--- src/rtl/riscv_pkg.sv ---
// Shared RISC-V definitions: datapath width, base opcodes, fetch FSM states.
package riscv_pkg;

   localparam int unsigned XLEN = 32;
   localparam int unsigned OPCODE_W = 7;

   localparam logic [OPCODE_W-1:0] OP_IMM = 7'b0010011;
   localparam logic [OPCODE_W-1:0] LOAD   = 7'b0000011;
   localparam logic [OPCODE_W-1:0] OP     = 7'b0110011;
   localparam logic [OPCODE_W-1:0] JAL    = 7'b1101111;
   localparam logic [OPCODE_W-1:0] STORE  = 7'b0100011;
   localparam logic [OPCODE_W-1:0] LUI    = 7'b0110111;
   localparam logic [OPCODE_W-1:0] BRANCH = 7'b1100011;

   typedef enum logic [1:0] {
      ST_IDLE    = 2'd0,
      ST_FETCH   = 2'd1,
      ST_WAIT    = 2'd2,
      ST_DISCARD = 2'd3
   } fetch_state_t;

   // Force an address onto a word boundary.
   function automatic logic [XLEN-1:0] word_align(input logic [XLEN-1:0] addr);
      return {addr[XLEN-1:2], 2'b00};
   endfunction

endpackage

--- src/rtl/inst_fetch.sv ---
// Instruction fetch: owns the PC, keeps at most one read outstanding to
// instruction memory and holds one fetched instruction for decode.
module inst_fetch
   import riscv_pkg::*;
#(
   parameter logic [XLEN-1:0] RESET_PC = 32'h0000_0000
) (
   input  logic                clk,
   input  logic                rst,
   output logic                imem_req,
   output logic [XLEN-1:0]     imem_addr,
   input  logic                imem_ready,
   input  logic                imem_rvalid,
   input  logic [XLEN-1:0]     imem_rdata,
   output logic                inst_valid,
   output logic [XLEN-1:0]     inst,
   output logic [XLEN-1:0]     inst_pc,
   output logic [OPCODE_W-1:0] opcode,
   input  logic                inst_ready,
   input  logic                redirect,
   input  logic [XLEN-1:0]     redirect_pc
);

   fetch_state_t    state;
   logic [XLEN-1:0] pc;
   logic [XLEN-1:0] req_addr;
   logic            handshake;
   logic            transfer;
   logic            unused_ok;

   // Low redirect bits are architecturally ignored.
   assign unused_ok = ^redirect_pc[1:0];

   // Request only when the buffer will have room at the next edge.
   always_comb begin
      imem_req  = (state == ST_FETCH) && (!inst_valid || inst_ready);
      imem_addr = pc;
      handshake = imem_req && imem_ready;
      transfer  = inst_valid && inst_ready;
      opcode    = inst[OPCODE_W-1:0];
   end

   // FSM, PC and output buffer; redirect overrides normal sequencing.
   always_ff @(posedge clk) begin
      if (rst) begin
         state      <= ST_IDLE;
         pc         <= RESET_PC;
         req_addr   <= '0;
         inst_valid <= 1'b0;
         inst       <= '0;
         inst_pc    <= '0;
      end else begin
         if (transfer) begin
            inst_valid <= 1'b0;
         end
         if (redirect) begin
            // An accepted or outstanding read must still be drained, so only
            // a withdrawn request or an arriving response skips DISCARD.
            inst_valid <= 1'b0;
            pc         <= word_align(redirect_pc);
            unique case (state)
               ST_FETCH:   state <= handshake   ? ST_DISCARD : ST_FETCH;
               ST_WAIT:    state <= imem_rvalid ? ST_FETCH   : ST_DISCARD;
               ST_DISCARD: state <= imem_rvalid ? ST_FETCH   : ST_DISCARD;
               default:    state <= ST_FETCH;
            endcase
         end else begin
            unique case (state)
               ST_IDLE: begin
                  state <= ST_FETCH;
               end
               ST_FETCH: begin
                  if (handshake) begin
                     req_addr <= pc;
                     state    <= ST_WAIT;
                  end
               end
               ST_WAIT: begin
                  if (imem_rvalid) begin
                     inst       <= imem_rdata;
                     inst_pc    <= req_addr;
                     inst_valid <= 1'b1;
                     pc         <= pc + XLEN'(4);
                     state      <= ST_FETCH;
                  end
               end
               ST_DISCARD: begin
                  if (imem_rvalid) begin
                     state <= ST_FETCH;
                  end
               end
               default: begin
                  state <= ST_IDLE;
               end
            endcase
         end
      end
   end

endmodule

--- config.mk ---
export PLATFORM = sky130hd
export DESIGN_NAME = inst_fetch
export DESIGN_NICKNAME = d
export VERILOG_FILES = /design/src/rtl/riscv_pkg.sv /design/src/rtl/inst_fetch.sv
export SDC_FILE = /design/constraint.sdc
export NUM_CORES = 1
export LEC_CHECK = 0
export ABC_AREA = 1
export BUFFER_PORTS_ARGS = -buffer_cell sky130_fd_sc_hd__buf_4
export CORE_ASPECT_RATIO = 0.6
export CORE_MARGIN = 2
export CORE_UTILIZATION = 35
export CTS_CLUSTER_DIAMETER = 120
export DETAILED_ROUTE_END_ITERATION = 8
export MAX_ROUTING_LAYER = met4
export PLACE_DENSITY = 0.55
export SKIP_LAST_GASP = 1
export SLEW_MARGIN = 5
export SYNTH_ARGS = -nofsm -noshare
export SYNTH_HDL_FRONTEND = slang
export SYNTH_SLANG_ARGS = --single-unit
--- constraint.sdc ---
create_clock -name clk -period 1.85 [get_ports clk]
set_input_delay 0.185 -clock clk [delete_from_list [all_inputs] [get_ports clk]]
set_output_delay 0.185 -clock clk [all_outputs]
set_load 0.05 [all_outputs]
==> results of run 1 <==
-- cell usage after synthesis (7+ instances only) --
cell                       instances
sky130_fd_sc_hd__o21ai_0         105
sky130_fd_sc_hd__a31oi_1           8
sky130_fd_sc_hd__a21oi_1          41
sky130_fd_sc_hd__xor2_1            7
sky130_fd_sc_hd__dfxtp_1         125
sky130_fd_sc_hd__clkbuf_1         27
sky130_fd_sc_hd__nand2_1         114
sky130_fd_sc_hd__buf_4            15
sky130_fd_sc_hd__nand3_1          25
sky130_fd_sc_hd__nor2_1          198
sky130_fd_sc_hd__nor2_2           11
sky130_fd_sc_hd__inv_1            38
-- worst paths after layout --
check | startpoint | end | slack [ns] | depth (start not counted)
max | imem_addr[2] | imem_addr[14] | 0.14 | 8
min | imem_rdata[27] | inst[27] | 0.01 | 3
max reg2reg | imem_addr[2] | imem_addr[14] | 0.14 | 8
min reg2reg | req_addr[13] | inst_pc[13] | 0.47 | 2
-- kinds of logic (layout without fill, tap and decap cells) --
kind of cell | after synthesis | in the layout | share of synthesized area (%)
AND/OR/NAND/NOR | 367 | 367 | 28.1
AO/OA/AOI/OAI | 169 | 169 | 16.5
XOR/XNOR | 10 | 10 | 1.61
buffers and inverters | 92 | 279 | 7.67
adder cells (fa/ha/maj) | 1 | 1 | 0.229
flip-flops | 125 | 125 | 45.9
other | 1 | 4 | 0.0688
-- power by group --
part	internal (mW)	total (mW)	switching (mW)
logic	0.328	0.902	0.574
registers	2.80	2.89	0.0926
clock network	2.47	3.74	1.27
total	5.60	7.54	1.94
-- critical path, stage by stage (launching register included) --
cell and delay (ns):
sky130_fd_sc_hd__dfxtp_1 0.38, sky130_fd_sc_hd__ha_1 0.24, sky130_fd_sc_hd__inv_1 0.08, sky130_fd_sc_hd__nor2_1 0.18
sky130_fd_sc_hd__inv_1 0.10, sky130_fd_sc_hd__nor2_2 0.20, sky130_fd_sc_hd__xor2_1 0.26, sky130_fd_sc_hd__nand2_1 0.08
sky130_fd_sc_hd__a21oi_1 0.13
-- per-layer routing --
metal	vias to the layer above	track usage, %	wire (um)
met1	2566	31.2	8760
met3	12	4.98	1330
li1	2811	-	-
met2	180	29.6	7060
met5	-	-	0
met4	0	4.48	114
-- registers in the layout, indices dropped and copies added (netlist names) --
signal,cells
imem_addr,30
inst,32
inst_pc,30
inst_valid,1
req_addr,30
state,2
-- layout make-up --
| class | count | share of cell area (%) |
|---|---|---|
| Clock inverter | 13 | 2.71 |
| Timing Repair Buffer | 206 | 21.1 |
| Clock buffer | 19 | 5.84 |
| Sequential cell | 125 | 32.3 |
| Tap cell | 203 | 3.28 |
| Multi-Input combinational cell | 551 | 32.8 |
| Inverter | 41 | 1.98 |
-- through the flow --
step	total power, mW	setup WS, ns	hold WS [ns]
after detailed placement	3.82	0.178	0.411
after floorplan	3.47	0.0203	0.320
after global routing	7.79	0.00793	0.00784
after CTS	7.58	0.166	0.00143
after global placement	3.82	0.224	0.409
final	7.54	0.142	0.0112
-- repair_timing --
item | in CTS | in global routing
hold buffers | 17 | 0
hold endpoints to repair | 17 | 0
gates resized for setup | 0 | 0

++++

**Try it**.
Reproduce, with no other lines, the run of lines that begins with the one containing "cell area (%) |" and ends with the last line of the material.

**Answer to this exercise**.
| class | count | share of cell area (%) |
|---|---|---|
| Clock inverter | 13 | 2.71 |
| Timing Repair Buffer | 206 | 21.1 |
| Clock buffer | 19 | 5.84 |
| Sequential cell | 125 | 32.3 |
| Tap cell | 203 | 3.28 |
| Multi-Input combinational cell | 551 | 32.8 |
| Inverter | 41 | 1.98 |
-- through the flow --
step	total power, mW	setup WS, ns	hold WS [ns]
after detailed placement	3.82	0.178	0.411
after floorplan	3.47	0.0203	0.320
after global routing	7.79	0.00793	0.00784
after CTS	7.58	0.166	0.00143
after global placement	3.82	0.224	0.409
final	7.54	0.142	0.0112
-- repair_timing --
item | in CTS | in global routing
hold buffers | 17 | 0
hold endpoints to repair | 17 | 0
gates resized for setup | 0 | 0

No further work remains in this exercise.